Problem requirements:
Within the data that follows, tally every line containing "through". Provide only the tally.
# # # # # # #
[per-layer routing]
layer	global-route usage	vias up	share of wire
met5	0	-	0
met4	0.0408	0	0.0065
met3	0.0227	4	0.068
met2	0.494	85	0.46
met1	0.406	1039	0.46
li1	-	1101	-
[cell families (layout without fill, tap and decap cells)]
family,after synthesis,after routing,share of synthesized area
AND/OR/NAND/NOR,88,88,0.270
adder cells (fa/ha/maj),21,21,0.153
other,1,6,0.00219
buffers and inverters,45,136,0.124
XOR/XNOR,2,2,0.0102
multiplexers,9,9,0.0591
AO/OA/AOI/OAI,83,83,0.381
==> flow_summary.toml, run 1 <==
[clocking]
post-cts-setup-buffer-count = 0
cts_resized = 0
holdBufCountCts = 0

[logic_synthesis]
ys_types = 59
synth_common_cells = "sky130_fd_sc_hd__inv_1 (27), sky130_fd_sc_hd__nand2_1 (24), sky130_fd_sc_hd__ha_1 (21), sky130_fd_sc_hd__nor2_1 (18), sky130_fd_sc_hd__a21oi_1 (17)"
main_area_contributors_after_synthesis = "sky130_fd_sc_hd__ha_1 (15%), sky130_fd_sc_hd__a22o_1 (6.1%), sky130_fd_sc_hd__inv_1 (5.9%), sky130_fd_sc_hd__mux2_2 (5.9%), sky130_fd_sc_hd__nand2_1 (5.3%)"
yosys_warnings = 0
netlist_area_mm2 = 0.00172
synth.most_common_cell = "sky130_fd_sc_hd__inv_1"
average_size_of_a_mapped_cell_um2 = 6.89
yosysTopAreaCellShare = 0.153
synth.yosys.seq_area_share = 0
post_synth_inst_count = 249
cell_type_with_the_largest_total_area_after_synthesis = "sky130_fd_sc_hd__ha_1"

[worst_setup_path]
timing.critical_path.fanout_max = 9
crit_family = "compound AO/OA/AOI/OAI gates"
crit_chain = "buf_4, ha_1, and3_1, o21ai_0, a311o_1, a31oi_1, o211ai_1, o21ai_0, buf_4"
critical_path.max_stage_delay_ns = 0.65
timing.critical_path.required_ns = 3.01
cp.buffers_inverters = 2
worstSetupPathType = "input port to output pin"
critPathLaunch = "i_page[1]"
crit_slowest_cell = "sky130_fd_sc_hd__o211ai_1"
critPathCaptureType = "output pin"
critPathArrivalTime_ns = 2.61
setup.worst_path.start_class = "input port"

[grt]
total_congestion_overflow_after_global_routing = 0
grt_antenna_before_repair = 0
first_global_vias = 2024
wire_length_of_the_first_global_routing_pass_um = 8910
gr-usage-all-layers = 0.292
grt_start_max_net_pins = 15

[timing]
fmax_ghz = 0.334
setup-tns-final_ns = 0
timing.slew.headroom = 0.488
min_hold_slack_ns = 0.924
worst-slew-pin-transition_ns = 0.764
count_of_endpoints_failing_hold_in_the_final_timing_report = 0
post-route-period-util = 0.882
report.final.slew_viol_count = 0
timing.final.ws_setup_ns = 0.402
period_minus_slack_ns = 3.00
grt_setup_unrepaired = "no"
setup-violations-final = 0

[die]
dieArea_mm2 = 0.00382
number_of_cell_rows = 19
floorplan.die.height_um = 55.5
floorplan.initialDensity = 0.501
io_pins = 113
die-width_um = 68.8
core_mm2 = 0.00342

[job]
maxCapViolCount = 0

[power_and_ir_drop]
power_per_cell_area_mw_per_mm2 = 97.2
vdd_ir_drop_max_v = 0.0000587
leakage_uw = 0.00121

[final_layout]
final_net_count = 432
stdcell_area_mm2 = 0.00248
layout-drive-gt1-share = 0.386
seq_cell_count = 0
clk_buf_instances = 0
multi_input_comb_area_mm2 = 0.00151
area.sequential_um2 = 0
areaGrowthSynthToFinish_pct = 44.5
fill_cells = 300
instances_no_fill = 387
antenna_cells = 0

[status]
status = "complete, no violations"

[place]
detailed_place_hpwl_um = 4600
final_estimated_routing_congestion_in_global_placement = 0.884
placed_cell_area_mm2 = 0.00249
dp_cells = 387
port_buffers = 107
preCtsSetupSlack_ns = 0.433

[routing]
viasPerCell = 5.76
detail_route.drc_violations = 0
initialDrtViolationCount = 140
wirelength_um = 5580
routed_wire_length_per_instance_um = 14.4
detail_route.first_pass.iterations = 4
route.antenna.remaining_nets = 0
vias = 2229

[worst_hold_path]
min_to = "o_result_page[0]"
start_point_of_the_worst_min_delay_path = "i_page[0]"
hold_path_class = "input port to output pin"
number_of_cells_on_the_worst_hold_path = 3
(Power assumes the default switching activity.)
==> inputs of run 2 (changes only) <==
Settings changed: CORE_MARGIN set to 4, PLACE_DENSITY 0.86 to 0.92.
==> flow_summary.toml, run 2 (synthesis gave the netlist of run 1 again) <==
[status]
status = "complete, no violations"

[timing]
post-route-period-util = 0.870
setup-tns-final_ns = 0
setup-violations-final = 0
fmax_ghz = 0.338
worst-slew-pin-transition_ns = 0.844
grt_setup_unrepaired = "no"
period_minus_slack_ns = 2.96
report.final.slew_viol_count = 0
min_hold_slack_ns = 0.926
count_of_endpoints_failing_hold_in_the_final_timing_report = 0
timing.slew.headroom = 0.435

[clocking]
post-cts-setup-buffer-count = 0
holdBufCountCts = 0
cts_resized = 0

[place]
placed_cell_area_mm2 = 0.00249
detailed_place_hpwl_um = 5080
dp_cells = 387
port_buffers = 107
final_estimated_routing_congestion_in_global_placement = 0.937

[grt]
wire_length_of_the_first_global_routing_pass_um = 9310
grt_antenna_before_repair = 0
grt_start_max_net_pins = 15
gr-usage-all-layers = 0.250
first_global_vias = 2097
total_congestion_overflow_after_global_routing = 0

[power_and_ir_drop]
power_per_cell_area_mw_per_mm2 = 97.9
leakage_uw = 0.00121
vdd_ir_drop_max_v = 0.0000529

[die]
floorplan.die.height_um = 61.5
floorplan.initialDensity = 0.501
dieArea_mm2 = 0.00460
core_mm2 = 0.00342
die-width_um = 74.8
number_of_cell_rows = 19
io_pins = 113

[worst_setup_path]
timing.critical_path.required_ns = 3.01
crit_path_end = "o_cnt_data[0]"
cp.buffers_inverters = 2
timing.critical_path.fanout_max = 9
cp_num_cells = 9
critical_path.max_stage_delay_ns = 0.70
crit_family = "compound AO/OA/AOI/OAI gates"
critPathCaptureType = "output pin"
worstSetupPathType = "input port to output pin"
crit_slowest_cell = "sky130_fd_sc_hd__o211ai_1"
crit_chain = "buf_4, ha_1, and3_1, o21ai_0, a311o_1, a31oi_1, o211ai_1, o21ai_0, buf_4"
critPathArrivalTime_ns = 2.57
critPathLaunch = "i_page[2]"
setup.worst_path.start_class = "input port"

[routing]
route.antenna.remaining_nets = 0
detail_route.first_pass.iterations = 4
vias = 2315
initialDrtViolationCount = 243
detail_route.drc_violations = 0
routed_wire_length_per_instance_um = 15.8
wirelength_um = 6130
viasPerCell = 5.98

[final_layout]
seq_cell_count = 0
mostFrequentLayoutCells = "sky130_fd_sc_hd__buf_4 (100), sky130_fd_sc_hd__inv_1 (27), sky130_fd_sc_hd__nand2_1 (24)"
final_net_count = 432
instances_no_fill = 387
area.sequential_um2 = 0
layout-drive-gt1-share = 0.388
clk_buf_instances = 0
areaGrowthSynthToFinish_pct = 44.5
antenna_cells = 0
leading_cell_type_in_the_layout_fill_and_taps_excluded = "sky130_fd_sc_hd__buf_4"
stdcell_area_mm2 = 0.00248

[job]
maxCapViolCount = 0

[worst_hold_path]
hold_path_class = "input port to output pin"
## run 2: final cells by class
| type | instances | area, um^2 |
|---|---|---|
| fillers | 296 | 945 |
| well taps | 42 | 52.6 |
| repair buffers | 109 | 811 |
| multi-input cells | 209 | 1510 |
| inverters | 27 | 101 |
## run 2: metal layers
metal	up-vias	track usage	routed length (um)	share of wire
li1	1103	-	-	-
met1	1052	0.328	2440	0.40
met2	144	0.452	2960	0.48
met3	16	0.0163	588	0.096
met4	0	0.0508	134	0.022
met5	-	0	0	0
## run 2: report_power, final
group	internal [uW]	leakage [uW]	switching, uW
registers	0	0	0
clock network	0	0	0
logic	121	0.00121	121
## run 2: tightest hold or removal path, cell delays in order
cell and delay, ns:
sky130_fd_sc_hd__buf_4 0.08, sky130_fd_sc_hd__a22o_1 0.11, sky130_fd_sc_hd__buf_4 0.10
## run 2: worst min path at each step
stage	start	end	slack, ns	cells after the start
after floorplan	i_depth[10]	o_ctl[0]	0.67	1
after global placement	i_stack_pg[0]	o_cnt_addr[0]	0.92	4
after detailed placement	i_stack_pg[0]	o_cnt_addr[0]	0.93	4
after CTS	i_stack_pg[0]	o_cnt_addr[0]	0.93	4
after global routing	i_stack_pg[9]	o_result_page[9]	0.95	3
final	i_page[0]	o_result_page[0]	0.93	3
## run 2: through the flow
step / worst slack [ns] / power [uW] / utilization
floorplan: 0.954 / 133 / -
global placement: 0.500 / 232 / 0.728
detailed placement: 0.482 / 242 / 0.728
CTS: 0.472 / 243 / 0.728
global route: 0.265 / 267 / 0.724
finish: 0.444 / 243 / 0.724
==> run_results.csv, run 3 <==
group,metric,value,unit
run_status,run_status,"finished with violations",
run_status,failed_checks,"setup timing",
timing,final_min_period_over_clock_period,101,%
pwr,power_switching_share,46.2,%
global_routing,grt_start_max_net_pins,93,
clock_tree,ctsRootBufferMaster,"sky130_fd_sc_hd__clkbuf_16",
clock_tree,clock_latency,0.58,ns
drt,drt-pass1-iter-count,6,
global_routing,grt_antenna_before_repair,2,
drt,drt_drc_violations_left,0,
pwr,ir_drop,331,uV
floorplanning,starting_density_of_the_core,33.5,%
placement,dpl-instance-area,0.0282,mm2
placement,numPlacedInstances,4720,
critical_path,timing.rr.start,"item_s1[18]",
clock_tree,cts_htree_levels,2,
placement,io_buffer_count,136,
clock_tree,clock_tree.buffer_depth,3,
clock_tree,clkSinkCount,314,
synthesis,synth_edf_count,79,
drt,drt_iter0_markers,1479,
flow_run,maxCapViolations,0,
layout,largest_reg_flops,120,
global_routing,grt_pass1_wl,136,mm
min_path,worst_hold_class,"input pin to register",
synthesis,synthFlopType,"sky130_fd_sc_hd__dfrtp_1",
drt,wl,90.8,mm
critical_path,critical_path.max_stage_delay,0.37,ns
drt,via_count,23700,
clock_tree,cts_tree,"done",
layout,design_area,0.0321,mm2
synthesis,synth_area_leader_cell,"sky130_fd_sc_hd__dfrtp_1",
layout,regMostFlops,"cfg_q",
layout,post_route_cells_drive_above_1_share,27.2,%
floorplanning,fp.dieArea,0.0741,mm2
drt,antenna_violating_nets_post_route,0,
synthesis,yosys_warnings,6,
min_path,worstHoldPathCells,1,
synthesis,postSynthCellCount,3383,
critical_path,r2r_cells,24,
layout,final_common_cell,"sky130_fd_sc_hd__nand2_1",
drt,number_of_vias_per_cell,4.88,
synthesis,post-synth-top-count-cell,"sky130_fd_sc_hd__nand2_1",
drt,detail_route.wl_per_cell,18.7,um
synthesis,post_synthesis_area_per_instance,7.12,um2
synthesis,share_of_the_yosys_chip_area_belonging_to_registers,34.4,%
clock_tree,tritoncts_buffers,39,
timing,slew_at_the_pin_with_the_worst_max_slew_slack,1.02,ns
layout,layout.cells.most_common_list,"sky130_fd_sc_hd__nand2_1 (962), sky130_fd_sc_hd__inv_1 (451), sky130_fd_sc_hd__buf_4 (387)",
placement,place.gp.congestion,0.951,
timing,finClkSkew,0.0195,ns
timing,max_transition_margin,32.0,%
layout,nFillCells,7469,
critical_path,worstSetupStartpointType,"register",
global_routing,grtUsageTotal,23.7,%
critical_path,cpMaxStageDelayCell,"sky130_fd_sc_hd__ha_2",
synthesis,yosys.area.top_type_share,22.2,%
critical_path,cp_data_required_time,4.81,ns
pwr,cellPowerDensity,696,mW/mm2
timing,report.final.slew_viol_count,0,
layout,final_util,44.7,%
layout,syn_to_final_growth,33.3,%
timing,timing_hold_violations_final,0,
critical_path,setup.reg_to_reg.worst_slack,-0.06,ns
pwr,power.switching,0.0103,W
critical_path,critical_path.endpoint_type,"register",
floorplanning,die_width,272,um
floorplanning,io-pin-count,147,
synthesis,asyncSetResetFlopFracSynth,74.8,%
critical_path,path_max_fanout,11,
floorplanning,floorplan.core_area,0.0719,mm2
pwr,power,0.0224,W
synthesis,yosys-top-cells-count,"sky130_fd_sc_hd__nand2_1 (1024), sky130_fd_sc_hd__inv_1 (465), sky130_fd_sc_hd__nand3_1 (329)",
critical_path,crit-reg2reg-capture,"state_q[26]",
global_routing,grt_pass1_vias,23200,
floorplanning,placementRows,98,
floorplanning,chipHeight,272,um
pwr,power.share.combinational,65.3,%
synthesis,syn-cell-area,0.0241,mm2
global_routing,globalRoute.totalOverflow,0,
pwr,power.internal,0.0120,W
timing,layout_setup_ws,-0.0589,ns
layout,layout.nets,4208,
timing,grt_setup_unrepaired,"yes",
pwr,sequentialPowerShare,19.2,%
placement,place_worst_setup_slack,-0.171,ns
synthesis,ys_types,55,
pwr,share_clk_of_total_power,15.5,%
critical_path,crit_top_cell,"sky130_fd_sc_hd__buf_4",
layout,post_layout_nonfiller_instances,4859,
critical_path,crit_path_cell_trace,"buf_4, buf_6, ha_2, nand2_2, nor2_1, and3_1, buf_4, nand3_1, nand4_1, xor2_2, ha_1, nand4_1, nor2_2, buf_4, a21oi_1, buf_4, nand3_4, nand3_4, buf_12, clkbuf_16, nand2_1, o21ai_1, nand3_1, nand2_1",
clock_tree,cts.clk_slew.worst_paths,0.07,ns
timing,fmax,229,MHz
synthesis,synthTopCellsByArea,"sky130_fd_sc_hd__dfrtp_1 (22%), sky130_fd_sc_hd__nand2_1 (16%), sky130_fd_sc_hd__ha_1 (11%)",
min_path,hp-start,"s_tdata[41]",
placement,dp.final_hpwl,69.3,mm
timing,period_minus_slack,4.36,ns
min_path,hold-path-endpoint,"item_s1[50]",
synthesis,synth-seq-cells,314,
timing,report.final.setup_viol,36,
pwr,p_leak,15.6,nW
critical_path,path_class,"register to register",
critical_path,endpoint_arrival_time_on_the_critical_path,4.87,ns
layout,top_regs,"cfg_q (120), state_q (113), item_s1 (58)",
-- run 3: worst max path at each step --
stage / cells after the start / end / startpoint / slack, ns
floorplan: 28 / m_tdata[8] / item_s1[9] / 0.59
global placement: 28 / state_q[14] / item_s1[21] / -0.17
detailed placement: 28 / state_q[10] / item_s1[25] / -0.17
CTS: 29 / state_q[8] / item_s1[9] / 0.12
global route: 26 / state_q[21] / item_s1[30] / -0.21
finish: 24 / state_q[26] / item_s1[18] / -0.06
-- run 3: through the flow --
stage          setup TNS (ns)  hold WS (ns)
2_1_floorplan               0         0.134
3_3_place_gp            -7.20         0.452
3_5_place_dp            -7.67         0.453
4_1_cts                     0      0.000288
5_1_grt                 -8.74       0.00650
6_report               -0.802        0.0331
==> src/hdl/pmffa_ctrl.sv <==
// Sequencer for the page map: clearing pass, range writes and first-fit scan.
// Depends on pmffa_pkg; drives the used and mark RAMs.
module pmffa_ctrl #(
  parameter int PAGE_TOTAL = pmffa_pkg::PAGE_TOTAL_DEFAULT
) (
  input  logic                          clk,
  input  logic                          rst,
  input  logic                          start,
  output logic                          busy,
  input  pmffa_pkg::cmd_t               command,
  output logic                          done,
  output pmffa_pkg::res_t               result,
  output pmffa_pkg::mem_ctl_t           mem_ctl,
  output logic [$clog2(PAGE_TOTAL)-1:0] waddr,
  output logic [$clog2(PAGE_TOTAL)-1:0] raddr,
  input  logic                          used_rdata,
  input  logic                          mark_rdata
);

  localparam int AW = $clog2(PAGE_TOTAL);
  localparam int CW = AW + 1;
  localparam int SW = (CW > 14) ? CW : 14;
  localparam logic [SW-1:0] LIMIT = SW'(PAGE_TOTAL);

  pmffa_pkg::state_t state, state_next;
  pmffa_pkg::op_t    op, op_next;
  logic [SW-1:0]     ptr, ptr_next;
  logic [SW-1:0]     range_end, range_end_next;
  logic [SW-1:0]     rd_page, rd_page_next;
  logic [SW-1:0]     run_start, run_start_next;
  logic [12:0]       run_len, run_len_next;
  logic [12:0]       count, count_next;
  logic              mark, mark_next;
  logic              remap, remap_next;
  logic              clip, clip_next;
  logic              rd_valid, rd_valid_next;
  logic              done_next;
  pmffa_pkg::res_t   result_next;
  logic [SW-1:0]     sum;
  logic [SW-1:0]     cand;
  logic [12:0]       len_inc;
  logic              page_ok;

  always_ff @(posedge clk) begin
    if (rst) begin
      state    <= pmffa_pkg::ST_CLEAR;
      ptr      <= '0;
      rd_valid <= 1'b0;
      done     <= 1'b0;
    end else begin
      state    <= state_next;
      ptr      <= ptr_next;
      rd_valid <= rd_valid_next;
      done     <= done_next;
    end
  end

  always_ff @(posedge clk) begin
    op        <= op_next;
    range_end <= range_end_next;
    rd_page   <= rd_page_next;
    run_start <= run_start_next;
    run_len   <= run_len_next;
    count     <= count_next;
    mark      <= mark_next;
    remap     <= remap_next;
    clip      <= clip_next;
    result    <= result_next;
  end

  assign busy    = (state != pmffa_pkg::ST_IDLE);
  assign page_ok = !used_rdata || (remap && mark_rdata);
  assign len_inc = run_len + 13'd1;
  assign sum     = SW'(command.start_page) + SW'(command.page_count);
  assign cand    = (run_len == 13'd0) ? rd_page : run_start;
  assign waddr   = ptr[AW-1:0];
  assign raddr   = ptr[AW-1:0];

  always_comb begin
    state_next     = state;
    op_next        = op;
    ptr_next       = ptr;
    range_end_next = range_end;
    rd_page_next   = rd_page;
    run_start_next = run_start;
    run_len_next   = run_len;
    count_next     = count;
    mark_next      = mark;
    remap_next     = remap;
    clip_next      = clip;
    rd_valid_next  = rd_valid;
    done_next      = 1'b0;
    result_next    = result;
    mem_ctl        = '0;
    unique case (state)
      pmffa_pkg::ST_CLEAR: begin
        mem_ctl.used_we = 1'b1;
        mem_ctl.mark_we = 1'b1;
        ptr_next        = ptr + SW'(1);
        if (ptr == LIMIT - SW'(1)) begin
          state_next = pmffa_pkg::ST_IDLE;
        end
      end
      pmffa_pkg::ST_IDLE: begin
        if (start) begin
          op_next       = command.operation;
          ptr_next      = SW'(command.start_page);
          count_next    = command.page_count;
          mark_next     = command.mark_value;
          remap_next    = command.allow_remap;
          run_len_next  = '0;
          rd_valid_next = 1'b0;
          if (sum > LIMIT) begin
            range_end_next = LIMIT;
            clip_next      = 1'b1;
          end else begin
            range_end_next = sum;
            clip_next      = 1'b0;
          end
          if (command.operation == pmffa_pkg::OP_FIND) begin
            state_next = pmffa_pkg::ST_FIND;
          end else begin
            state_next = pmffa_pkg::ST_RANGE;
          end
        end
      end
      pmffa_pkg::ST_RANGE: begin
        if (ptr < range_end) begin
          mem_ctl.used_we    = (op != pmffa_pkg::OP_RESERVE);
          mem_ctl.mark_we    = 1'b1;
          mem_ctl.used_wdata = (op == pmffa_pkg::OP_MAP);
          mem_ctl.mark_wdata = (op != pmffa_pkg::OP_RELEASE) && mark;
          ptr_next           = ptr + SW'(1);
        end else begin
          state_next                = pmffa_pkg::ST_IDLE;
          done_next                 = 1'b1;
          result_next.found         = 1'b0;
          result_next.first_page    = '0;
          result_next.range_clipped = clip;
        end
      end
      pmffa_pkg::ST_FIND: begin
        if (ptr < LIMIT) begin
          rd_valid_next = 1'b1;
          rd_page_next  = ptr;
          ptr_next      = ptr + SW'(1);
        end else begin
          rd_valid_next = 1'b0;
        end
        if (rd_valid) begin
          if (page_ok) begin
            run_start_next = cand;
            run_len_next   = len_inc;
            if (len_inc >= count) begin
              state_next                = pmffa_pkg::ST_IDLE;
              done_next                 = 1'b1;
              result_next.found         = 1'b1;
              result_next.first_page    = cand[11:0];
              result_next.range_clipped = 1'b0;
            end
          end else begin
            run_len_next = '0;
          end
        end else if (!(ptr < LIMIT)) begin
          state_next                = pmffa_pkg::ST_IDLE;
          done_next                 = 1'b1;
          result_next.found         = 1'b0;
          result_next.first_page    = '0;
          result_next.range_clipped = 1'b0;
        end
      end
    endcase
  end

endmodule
# # # # # # #
Solution for this task:
2